_Task brief_.
From the records that follow, copy every line in which "gates" appears.

╭─ Data for processing

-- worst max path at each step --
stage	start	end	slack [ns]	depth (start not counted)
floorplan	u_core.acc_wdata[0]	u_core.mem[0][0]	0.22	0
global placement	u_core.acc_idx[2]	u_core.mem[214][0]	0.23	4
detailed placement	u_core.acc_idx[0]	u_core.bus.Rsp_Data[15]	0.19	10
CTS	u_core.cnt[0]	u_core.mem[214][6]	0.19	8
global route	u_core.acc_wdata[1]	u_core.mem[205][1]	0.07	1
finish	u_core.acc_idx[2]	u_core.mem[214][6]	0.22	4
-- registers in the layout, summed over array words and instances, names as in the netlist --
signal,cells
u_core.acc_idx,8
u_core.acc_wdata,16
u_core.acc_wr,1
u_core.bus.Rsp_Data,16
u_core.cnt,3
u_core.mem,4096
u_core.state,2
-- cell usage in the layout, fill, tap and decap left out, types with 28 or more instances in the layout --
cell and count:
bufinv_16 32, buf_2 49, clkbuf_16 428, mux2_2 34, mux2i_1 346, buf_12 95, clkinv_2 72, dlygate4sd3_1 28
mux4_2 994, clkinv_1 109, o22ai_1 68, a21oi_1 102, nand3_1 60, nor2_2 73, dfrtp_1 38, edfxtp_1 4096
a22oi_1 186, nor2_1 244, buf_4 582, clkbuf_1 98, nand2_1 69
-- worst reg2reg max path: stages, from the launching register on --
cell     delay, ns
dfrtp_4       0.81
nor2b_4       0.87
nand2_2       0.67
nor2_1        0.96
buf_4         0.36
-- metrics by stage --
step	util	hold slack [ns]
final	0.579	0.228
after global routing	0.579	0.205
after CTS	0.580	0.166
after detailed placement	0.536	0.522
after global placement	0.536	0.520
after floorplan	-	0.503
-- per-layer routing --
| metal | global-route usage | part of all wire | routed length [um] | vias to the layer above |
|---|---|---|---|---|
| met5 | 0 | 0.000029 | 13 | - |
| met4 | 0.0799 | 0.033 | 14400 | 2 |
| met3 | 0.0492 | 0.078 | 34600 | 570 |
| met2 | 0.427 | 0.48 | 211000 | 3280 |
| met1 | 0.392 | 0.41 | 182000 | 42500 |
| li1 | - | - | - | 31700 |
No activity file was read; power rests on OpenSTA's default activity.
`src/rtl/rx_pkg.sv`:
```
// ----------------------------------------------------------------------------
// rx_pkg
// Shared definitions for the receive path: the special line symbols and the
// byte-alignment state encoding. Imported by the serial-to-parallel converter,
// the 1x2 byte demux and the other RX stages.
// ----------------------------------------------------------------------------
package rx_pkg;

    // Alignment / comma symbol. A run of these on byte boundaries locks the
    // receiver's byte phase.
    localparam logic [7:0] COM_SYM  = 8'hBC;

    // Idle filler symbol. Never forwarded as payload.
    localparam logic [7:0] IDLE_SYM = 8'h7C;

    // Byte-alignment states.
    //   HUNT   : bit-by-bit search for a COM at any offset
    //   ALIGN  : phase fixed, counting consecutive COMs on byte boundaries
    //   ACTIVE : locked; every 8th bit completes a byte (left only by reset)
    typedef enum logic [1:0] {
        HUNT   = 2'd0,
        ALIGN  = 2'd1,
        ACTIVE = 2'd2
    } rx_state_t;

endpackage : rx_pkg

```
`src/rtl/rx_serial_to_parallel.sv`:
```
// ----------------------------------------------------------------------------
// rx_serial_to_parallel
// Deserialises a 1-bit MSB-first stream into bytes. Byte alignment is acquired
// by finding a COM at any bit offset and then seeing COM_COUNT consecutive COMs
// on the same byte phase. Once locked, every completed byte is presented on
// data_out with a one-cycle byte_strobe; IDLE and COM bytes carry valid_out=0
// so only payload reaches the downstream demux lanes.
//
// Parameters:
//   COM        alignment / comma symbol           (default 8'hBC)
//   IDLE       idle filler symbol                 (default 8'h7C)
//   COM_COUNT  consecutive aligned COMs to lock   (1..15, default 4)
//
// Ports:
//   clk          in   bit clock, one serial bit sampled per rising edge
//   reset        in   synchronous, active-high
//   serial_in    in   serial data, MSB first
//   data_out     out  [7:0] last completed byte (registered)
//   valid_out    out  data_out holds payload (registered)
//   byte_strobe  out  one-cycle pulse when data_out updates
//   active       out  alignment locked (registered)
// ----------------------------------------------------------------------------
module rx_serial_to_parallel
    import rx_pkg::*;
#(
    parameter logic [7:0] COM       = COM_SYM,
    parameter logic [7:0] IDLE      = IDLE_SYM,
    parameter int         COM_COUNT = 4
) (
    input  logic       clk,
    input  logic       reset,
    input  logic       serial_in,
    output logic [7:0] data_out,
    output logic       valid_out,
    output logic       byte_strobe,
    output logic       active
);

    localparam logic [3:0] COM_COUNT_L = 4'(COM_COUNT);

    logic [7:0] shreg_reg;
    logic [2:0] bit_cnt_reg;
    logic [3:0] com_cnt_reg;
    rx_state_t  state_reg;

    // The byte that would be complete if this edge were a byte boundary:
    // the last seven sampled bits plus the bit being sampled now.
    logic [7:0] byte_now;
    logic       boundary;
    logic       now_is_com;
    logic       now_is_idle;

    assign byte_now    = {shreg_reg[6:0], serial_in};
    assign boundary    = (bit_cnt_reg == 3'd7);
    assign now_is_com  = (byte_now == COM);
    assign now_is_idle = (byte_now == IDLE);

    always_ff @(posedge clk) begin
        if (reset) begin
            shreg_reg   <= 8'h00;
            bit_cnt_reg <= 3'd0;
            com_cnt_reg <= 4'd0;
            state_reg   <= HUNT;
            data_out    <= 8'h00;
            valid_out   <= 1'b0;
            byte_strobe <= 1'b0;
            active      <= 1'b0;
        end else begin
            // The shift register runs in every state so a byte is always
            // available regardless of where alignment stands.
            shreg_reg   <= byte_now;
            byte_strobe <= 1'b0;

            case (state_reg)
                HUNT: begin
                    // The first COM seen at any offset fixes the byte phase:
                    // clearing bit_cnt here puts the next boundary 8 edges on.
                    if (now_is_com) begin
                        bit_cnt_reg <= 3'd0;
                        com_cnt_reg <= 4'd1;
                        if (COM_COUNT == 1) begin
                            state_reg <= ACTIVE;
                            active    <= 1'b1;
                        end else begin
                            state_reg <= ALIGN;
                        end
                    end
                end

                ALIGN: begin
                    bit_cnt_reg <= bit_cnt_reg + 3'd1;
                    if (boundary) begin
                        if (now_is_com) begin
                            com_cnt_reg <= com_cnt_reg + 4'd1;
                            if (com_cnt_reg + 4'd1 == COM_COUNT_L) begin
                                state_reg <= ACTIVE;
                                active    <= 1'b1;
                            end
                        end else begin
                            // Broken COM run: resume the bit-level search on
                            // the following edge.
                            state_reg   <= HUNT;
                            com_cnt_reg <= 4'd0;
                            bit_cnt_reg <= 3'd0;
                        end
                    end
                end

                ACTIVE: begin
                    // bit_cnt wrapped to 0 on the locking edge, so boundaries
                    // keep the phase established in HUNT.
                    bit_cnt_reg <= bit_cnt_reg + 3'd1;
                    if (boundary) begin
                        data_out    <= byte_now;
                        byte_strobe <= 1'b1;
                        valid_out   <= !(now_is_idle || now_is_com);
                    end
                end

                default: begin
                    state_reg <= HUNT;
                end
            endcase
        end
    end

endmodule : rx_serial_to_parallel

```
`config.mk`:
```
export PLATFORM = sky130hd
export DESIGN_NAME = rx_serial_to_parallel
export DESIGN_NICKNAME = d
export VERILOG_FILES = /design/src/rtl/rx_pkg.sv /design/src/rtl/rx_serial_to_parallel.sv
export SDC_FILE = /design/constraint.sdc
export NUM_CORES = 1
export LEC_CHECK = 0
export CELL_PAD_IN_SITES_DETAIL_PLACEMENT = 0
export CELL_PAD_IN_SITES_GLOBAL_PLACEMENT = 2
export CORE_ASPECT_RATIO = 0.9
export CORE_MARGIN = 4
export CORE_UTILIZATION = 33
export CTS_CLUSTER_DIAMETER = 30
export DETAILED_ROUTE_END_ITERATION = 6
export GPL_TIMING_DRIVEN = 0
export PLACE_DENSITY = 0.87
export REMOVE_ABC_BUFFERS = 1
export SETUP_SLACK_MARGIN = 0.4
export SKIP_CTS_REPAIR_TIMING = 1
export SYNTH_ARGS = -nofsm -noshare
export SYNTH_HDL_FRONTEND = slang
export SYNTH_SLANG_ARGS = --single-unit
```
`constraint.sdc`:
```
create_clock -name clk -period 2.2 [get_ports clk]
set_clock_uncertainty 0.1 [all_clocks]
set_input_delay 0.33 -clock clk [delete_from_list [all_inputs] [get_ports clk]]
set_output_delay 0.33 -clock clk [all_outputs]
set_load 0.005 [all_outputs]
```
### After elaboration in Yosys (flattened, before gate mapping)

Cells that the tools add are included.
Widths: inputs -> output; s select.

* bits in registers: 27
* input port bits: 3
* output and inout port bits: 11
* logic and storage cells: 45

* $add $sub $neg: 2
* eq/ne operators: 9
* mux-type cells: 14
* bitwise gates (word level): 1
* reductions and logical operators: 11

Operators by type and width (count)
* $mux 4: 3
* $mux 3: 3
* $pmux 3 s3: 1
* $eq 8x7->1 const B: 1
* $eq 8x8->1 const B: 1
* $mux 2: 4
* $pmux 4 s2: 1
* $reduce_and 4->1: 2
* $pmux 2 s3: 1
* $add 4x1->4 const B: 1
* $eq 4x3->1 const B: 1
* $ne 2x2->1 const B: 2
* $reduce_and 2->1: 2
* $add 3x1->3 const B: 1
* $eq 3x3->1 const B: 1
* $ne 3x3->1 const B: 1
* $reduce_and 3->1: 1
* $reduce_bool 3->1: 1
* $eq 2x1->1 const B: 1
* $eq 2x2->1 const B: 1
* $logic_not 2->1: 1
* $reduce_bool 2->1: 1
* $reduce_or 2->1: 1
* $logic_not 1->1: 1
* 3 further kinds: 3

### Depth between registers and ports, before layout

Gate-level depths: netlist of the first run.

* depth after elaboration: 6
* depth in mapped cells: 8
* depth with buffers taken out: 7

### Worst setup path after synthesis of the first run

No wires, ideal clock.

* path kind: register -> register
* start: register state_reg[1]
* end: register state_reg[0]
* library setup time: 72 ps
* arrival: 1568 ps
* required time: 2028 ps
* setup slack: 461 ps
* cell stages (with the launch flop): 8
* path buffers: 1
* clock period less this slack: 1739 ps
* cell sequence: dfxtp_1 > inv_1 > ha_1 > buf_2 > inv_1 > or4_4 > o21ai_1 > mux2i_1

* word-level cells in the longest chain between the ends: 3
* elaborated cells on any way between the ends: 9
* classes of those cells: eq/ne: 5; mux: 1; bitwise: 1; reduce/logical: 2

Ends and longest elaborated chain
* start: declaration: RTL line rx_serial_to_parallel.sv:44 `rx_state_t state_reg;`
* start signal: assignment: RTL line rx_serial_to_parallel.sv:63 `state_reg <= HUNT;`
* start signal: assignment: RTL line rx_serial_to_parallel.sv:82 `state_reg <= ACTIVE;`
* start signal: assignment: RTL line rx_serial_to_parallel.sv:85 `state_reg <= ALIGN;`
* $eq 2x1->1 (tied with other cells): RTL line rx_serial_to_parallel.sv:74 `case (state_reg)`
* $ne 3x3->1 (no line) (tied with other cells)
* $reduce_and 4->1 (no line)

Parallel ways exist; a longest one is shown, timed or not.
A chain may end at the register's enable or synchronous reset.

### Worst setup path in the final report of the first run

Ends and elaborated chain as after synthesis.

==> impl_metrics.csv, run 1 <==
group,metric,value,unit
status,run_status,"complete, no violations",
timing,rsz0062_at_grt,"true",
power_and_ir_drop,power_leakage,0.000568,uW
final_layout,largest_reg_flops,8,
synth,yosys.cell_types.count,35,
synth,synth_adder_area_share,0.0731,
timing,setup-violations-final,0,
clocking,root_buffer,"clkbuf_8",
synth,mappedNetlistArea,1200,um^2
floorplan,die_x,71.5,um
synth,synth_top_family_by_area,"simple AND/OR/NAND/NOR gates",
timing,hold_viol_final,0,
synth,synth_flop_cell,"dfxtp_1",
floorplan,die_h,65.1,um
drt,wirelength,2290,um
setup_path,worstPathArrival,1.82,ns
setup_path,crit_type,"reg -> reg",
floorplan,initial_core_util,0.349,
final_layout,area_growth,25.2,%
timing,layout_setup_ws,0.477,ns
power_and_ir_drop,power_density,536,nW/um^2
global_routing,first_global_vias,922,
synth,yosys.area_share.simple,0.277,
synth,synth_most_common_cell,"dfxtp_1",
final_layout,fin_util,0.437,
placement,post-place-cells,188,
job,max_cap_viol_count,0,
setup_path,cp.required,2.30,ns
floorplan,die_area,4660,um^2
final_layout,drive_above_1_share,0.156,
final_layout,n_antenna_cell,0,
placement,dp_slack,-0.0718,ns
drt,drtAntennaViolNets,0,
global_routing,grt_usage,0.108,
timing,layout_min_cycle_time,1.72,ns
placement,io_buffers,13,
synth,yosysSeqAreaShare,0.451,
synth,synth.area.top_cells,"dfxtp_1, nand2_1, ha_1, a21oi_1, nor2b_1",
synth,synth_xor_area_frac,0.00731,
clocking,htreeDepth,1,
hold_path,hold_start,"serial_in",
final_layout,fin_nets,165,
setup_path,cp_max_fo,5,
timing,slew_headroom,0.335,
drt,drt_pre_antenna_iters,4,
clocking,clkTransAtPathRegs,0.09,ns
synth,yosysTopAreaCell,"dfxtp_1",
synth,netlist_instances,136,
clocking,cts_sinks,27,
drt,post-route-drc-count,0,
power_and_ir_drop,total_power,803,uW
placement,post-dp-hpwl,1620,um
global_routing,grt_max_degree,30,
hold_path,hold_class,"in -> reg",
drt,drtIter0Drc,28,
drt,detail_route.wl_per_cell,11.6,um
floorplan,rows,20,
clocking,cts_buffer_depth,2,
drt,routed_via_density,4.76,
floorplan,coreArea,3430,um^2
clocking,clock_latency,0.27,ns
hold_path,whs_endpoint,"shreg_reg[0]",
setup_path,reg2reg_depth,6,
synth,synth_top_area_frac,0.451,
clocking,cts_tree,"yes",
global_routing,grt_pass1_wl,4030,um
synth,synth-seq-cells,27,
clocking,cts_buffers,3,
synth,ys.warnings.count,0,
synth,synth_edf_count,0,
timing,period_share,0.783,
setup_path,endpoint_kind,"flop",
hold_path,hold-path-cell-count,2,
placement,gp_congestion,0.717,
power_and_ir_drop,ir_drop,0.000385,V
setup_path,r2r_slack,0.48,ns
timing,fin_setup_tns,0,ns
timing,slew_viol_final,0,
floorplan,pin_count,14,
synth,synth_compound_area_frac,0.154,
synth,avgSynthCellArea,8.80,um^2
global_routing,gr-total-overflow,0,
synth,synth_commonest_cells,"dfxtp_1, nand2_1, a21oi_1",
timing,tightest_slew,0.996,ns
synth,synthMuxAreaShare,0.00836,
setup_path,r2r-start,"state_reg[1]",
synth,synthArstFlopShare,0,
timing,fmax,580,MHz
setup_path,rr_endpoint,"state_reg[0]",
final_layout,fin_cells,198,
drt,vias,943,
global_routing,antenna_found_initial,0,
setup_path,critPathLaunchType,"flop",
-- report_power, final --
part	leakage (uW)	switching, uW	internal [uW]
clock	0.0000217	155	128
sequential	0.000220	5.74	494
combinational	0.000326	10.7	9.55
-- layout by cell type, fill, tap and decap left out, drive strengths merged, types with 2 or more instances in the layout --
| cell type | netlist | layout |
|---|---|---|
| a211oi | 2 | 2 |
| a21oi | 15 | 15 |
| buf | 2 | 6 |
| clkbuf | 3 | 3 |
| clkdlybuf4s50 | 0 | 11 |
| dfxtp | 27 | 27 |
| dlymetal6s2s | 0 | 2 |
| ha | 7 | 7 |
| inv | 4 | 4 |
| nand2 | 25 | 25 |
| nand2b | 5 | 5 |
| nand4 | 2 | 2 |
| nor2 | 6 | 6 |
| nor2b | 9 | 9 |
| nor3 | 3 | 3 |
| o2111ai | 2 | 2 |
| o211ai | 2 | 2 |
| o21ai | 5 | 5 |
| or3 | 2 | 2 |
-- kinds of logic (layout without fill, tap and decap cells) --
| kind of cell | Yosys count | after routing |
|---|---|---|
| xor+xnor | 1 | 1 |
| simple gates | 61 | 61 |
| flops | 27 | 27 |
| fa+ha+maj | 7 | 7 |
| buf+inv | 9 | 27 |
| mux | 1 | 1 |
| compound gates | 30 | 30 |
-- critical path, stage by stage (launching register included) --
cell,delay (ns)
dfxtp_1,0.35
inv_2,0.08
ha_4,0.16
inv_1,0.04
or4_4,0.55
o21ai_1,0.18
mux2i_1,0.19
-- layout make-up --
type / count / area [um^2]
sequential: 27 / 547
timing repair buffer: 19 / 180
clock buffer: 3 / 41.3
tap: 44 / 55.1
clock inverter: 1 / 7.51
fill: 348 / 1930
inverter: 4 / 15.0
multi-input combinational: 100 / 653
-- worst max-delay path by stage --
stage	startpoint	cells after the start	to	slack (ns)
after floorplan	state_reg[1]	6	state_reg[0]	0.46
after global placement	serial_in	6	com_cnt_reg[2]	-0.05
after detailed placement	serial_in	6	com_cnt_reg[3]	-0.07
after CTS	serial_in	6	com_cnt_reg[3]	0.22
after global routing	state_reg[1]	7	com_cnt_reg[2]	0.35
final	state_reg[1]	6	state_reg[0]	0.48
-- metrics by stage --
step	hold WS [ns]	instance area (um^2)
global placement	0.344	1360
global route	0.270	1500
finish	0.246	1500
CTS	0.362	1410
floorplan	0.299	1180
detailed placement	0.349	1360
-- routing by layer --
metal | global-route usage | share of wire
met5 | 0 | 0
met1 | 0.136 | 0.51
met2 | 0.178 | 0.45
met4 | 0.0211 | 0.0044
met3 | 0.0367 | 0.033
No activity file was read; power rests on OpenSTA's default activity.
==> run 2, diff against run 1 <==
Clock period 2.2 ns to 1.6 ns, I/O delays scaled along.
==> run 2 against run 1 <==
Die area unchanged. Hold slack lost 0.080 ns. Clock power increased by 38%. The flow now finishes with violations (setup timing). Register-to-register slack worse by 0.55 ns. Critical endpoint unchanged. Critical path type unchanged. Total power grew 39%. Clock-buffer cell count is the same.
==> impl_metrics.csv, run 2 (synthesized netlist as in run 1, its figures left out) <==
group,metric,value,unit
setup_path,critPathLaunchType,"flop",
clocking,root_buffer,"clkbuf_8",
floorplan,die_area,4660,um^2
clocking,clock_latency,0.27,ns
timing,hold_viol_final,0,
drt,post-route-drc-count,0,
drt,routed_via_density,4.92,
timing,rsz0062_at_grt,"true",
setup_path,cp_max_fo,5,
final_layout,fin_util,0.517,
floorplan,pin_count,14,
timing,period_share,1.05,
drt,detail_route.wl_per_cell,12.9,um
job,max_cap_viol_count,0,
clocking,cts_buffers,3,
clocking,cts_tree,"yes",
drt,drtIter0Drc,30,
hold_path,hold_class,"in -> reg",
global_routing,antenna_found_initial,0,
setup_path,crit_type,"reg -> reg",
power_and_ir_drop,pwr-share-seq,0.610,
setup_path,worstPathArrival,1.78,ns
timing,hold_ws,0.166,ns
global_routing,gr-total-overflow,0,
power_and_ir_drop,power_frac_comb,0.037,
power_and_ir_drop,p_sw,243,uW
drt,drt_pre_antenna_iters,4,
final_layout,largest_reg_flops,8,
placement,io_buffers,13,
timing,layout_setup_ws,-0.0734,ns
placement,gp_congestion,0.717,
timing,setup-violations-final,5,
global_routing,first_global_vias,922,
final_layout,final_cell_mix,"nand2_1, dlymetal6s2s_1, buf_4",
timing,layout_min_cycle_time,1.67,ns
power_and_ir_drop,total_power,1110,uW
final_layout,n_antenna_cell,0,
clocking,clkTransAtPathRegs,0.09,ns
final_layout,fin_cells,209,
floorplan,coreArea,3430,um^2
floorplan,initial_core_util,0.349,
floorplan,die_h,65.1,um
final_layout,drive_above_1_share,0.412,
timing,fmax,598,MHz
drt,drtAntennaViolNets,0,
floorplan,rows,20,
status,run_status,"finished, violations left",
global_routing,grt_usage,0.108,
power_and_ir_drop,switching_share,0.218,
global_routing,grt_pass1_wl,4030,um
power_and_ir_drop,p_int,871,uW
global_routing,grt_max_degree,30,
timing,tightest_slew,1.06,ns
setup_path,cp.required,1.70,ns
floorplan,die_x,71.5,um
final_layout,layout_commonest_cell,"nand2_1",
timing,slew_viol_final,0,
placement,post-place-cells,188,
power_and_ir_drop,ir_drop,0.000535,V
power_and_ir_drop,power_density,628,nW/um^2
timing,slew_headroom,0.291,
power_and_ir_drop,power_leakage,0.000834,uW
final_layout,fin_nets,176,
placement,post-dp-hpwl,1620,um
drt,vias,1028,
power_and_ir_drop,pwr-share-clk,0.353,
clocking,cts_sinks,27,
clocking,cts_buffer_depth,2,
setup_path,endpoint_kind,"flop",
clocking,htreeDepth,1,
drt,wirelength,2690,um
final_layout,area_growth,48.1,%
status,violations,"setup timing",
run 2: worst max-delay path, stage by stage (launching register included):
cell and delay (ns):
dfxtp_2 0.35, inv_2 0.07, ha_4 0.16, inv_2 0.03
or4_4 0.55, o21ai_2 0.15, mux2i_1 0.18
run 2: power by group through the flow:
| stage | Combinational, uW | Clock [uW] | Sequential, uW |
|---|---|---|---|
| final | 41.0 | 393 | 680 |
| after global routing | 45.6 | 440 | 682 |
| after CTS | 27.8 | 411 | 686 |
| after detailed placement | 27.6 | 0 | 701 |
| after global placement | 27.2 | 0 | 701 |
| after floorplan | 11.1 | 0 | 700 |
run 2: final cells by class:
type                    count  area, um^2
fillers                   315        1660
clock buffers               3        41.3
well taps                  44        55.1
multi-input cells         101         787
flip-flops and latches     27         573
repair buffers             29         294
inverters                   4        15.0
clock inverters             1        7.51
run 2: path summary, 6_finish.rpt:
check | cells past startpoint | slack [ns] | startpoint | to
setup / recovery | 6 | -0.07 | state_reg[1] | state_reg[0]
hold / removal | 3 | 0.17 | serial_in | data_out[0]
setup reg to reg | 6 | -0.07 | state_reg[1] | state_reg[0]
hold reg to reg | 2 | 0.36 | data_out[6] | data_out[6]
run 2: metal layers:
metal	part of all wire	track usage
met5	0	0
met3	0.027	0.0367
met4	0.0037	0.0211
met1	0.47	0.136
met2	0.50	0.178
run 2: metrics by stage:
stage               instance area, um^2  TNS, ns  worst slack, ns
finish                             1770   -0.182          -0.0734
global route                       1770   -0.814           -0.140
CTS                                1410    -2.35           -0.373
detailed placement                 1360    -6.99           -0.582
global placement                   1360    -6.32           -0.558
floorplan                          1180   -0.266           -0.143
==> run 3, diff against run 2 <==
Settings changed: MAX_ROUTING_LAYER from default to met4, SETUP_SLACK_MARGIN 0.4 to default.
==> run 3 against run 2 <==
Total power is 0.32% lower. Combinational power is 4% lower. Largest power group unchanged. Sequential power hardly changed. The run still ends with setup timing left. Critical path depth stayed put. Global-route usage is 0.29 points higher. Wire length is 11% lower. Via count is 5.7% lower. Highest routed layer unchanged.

╰─

_Final answer_.
* bitwise gates (word level): 1
synth,synth_top_family_by_area,"simple AND/OR/NAND/NOR gates",
| simple gates | 61 | 61 |
| compound gates | 30 | 30 |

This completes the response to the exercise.